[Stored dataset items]
BEGIN

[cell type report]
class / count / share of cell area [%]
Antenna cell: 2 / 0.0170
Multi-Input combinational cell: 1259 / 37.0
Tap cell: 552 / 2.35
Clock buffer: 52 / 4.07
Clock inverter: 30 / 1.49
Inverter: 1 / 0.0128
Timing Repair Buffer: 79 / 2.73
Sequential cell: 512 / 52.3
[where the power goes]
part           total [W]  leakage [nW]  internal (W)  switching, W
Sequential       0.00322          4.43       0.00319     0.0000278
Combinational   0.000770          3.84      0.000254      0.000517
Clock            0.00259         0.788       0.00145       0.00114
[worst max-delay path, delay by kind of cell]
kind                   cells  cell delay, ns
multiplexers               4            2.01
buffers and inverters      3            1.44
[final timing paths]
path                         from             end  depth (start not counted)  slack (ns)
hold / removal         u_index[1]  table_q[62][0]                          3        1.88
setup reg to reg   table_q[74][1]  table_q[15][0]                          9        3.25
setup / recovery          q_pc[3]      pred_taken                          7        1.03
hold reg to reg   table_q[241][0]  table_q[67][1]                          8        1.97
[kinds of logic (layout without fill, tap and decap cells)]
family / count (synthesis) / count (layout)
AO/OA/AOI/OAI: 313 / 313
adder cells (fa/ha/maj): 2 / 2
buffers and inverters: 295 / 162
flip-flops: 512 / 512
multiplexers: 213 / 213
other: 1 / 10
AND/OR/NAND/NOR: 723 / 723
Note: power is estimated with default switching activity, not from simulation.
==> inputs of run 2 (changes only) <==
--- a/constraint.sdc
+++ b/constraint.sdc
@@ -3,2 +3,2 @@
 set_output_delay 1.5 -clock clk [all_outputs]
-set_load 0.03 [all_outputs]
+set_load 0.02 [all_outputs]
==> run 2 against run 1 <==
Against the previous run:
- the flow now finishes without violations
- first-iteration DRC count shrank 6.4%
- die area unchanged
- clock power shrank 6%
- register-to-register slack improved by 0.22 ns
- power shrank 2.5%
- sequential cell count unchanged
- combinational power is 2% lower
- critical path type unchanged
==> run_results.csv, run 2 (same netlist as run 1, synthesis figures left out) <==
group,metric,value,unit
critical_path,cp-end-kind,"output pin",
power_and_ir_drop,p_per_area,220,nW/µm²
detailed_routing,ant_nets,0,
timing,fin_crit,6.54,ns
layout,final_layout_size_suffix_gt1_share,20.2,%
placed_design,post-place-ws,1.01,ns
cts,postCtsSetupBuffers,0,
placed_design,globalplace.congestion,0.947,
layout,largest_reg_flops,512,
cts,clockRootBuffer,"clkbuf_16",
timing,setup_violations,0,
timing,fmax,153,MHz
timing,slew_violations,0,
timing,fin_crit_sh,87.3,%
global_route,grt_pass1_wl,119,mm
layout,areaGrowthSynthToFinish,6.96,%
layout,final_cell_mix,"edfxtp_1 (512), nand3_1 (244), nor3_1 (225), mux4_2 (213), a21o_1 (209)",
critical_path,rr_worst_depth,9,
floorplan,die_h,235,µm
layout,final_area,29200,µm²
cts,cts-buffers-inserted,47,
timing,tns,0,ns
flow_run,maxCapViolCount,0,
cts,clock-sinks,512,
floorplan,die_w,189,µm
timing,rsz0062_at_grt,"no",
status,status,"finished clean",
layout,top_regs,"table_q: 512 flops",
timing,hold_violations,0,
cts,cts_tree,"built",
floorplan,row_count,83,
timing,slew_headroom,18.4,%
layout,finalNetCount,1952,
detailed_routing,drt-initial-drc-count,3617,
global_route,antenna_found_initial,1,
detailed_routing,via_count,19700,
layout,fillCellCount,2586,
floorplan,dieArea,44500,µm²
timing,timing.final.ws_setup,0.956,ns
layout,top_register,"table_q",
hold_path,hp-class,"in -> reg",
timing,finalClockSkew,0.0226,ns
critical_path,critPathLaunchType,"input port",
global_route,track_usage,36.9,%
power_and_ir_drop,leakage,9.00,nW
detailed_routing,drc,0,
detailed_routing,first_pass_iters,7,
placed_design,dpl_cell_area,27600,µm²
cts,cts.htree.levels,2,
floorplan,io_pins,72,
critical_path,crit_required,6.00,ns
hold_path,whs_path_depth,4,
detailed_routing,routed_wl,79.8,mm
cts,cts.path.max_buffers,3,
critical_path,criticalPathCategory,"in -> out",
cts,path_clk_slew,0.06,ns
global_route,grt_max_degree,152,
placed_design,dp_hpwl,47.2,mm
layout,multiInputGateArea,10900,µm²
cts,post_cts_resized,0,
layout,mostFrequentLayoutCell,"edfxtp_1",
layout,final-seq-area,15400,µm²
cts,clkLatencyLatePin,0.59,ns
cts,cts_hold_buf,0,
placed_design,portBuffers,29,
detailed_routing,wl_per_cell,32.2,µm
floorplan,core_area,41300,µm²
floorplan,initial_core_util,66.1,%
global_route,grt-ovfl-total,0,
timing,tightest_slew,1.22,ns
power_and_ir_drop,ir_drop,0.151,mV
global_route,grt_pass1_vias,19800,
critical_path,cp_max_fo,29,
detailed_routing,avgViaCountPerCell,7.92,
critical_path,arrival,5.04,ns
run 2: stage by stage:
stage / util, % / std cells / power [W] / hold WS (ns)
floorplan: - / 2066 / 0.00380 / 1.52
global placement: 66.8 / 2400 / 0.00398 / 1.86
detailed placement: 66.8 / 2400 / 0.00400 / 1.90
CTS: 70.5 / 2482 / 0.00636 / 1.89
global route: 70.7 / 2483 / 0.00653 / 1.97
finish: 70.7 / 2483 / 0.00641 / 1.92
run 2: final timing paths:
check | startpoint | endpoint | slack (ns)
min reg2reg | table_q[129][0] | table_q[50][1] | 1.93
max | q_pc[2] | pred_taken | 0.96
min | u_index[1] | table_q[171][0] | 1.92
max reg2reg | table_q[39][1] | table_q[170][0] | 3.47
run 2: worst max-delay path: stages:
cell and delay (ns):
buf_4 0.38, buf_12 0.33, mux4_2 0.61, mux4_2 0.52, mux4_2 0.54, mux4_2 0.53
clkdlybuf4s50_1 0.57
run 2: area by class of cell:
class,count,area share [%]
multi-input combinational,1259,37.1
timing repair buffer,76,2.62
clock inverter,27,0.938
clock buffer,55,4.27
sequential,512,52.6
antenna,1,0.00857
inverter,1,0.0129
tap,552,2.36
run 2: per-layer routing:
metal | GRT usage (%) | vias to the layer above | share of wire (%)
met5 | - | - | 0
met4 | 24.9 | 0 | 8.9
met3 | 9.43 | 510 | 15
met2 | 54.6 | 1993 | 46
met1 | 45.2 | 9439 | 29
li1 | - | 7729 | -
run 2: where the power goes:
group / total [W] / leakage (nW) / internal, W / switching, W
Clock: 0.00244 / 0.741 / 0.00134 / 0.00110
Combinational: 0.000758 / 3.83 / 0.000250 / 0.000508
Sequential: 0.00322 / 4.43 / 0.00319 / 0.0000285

END

THE PROBLEM
Every record, from top to bottom, must be transcribed exactly.

WRITTEN ANSWER
[cell type report]
class / count / share of cell area [%]
Antenna cell: 2 / 0.0170
Multi-Input combinational cell: 1259 / 37.0
Tap cell: 552 / 2.35
Clock buffer: 52 / 4.07
Clock inverter: 30 / 1.49
Inverter: 1 / 0.0128
Timing Repair Buffer: 79 / 2.73
Sequential cell: 512 / 52.3
[where the power goes]
part           total [W]  leakage [nW]  internal (W)  switching, W
Sequential       0.00322          4.43       0.00319     0.0000278
Combinational   0.000770          3.84      0.000254      0.000517
Clock            0.00259         0.788       0.00145       0.00114
[worst max-delay path, delay by kind of cell]
kind                   cells  cell delay, ns
multiplexers               4            2.01
buffers and inverters      3            1.44
[final timing paths]
path                         from             end  depth (start not counted)  slack (ns)
hold / removal         u_index[1]  table_q[62][0]                          3        1.88
setup reg to reg   table_q[74][1]  table_q[15][0]                          9        3.25
setup / recovery          q_pc[3]      pred_taken                          7        1.03
hold reg to reg   table_q[241][0]  table_q[67][1]                          8        1.97
[kinds of logic (layout without fill, tap and decap cells)]
family / count (synthesis) / count (layout)
AO/OA/AOI/OAI: 313 / 313
adder cells (fa/ha/maj): 2 / 2
buffers and inverters: 295 / 162
flip-flops: 512 / 512
multiplexers: 213 / 213
other: 1 / 10
AND/OR/NAND/NOR: 723 / 723
Note: power is estimated with default switching activity, not from simulation.
==> inputs of run 2 (changes only) <==
--- a/constraint.sdc
+++ b/constraint.sdc
@@ -3,2 +3,2 @@
 set_output_delay 1.5 -clock clk [all_outputs]
-set_load 0.03 [all_outputs]
+set_load 0.02 [all_outputs]
==> run 2 against run 1 <==
Against the previous run:
- the flow now finishes without violations
- first-iteration DRC count shrank 6.4%
- die area unchanged
- clock power shrank 6%
- register-to-register slack improved by 0.22 ns
- power shrank 2.5%
- sequential cell count unchanged
- combinational power is 2% lower
- critical path type unchanged
==> run_results.csv, run 2 (same netlist as run 1, synthesis figures left out) <==
group,metric,value,unit
critical_path,cp-end-kind,"output pin",
power_and_ir_drop,p_per_area,220,nW/µm²
detailed_routing,ant_nets,0,
timing,fin_crit,6.54,ns
layout,final_layout_size_suffix_gt1_share,20.2,%
placed_design,post-place-ws,1.01,ns
cts,postCtsSetupBuffers,0,
placed_design,globalplace.congestion,0.947,
layout,largest_reg_flops,512,
cts,clockRootBuffer,"clkbuf_16",
timing,setup_violations,0,
timing,fmax,153,MHz
timing,slew_violations,0,
timing,fin_crit_sh,87.3,%
global_route,grt_pass1_wl,119,mm
layout,areaGrowthSynthToFinish,6.96,%
layout,final_cell_mix,"edfxtp_1 (512), nand3_1 (244), nor3_1 (225), mux4_2 (213), a21o_1 (209)",
critical_path,rr_worst_depth,9,
floorplan,die_h,235,µm
layout,final_area,29200,µm²
cts,cts-buffers-inserted,47,
timing,tns,0,ns
flow_run,maxCapViolCount,0,
cts,clock-sinks,512,
floorplan,die_w,189,µm
timing,rsz0062_at_grt,"no",
status,status,"finished clean",
layout,top_regs,"table_q: 512 flops",
timing,hold_violations,0,
cts,cts_tree,"built",
floorplan,row_count,83,
timing,slew_headroom,18.4,%
layout,finalNetCount,1952,
detailed_routing,drt-initial-drc-count,3617,
global_route,antenna_found_initial,1,
detailed_routing,via_count,19700,
layout,fillCellCount,2586,
floorplan,dieArea,44500,µm²
timing,timing.final.ws_setup,0.956,ns
layout,top_register,"table_q",
hold_path,hp-class,"in -> reg",
timing,finalClockSkew,0.0226,ns
critical_path,critPathLaunchType,"input port",
global_route,track_usage,36.9,%
power_and_ir_drop,leakage,9.00,nW
detailed_routing,drc,0,
detailed_routing,first_pass_iters,7,
placed_design,dpl_cell_area,27600,µm²
cts,cts.htree.levels,2,
floorplan,io_pins,72,
critical_path,crit_required,6.00,ns
hold_path,whs_path_depth,4,
detailed_routing,routed_wl,79.8,mm
cts,cts.path.max_buffers,3,
critical_path,criticalPathCategory,"in -> out",
cts,path_clk_slew,0.06,ns
global_route,grt_max_degree,152,
placed_design,dp_hpwl,47.2,mm
layout,multiInputGateArea,10900,µm²
cts,post_cts_resized,0,
layout,mostFrequentLayoutCell,"edfxtp_1",
layout,final-seq-area,15400,µm²
cts,clkLatencyLatePin,0.59,ns
cts,cts_hold_buf,0,
placed_design,portBuffers,29,
detailed_routing,wl_per_cell,32.2,µm
floorplan,core_area,41300,µm²
floorplan,initial_core_util,66.1,%
global_route,grt-ovfl-total,0,
timing,tightest_slew,1.22,ns
power_and_ir_drop,ir_drop,0.151,mV
global_route,grt_pass1_vias,19800,
critical_path,cp_max_fo,29,
detailed_routing,avgViaCountPerCell,7.92,
critical_path,arrival,5.04,ns
run 2: stage by stage:
stage / util, % / std cells / power [W] / hold WS (ns)
floorplan: - / 2066 / 0.00380 / 1.52
global placement: 66.8 / 2400 / 0.00398 / 1.86
detailed placement: 66.8 / 2400 / 0.00400 / 1.90
CTS: 70.5 / 2482 / 0.00636 / 1.89
global route: 70.7 / 2483 / 0.00653 / 1.97
finish: 70.7 / 2483 / 0.00641 / 1.92
run 2: final timing paths:
check | startpoint | endpoint | slack (ns)
min reg2reg | table_q[129][0] | table_q[50][1] | 1.93
max | q_pc[2] | pred_taken | 0.96
min | u_index[1] | table_q[171][0] | 1.92
max reg2reg | table_q[39][1] | table_q[170][0] | 3.47
run 2: worst max-delay path: stages:
cell and delay (ns):
buf_4 0.38, buf_12 0.33, mux4_2 0.61, mux4_2 0.52, mux4_2 0.54, mux4_2 0.53
clkdlybuf4s50_1 0.57
run 2: area by class of cell:
class,count,area share [%]
multi-input combinational,1259,37.1
timing repair buffer,76,2.62
clock inverter,27,0.938
clock buffer,55,4.27
sequential,512,52.6
antenna,1,0.00857
inverter,1,0.0129
tap,552,2.36
run 2: per-layer routing:
metal | GRT usage (%) | vias to the layer above | share of wire (%)
met5 | - | - | 0
met4 | 24.9 | 0 | 8.9
met3 | 9.43 | 510 | 15
met2 | 54.6 | 1993 | 46
met1 | 45.2 | 9439 | 29
li1 | - | 7729 | -
run 2: where the power goes:
group / total [W] / leakage (nW) / internal, W / switching, W
Clock: 0.00244 / 0.741 / 0.00134 / 0.00110
Combinational: 0.000758 / 3.83 / 0.000250 / 0.000508
Sequential: 0.00322 / 4.43 / 0.00319 / 0.0000285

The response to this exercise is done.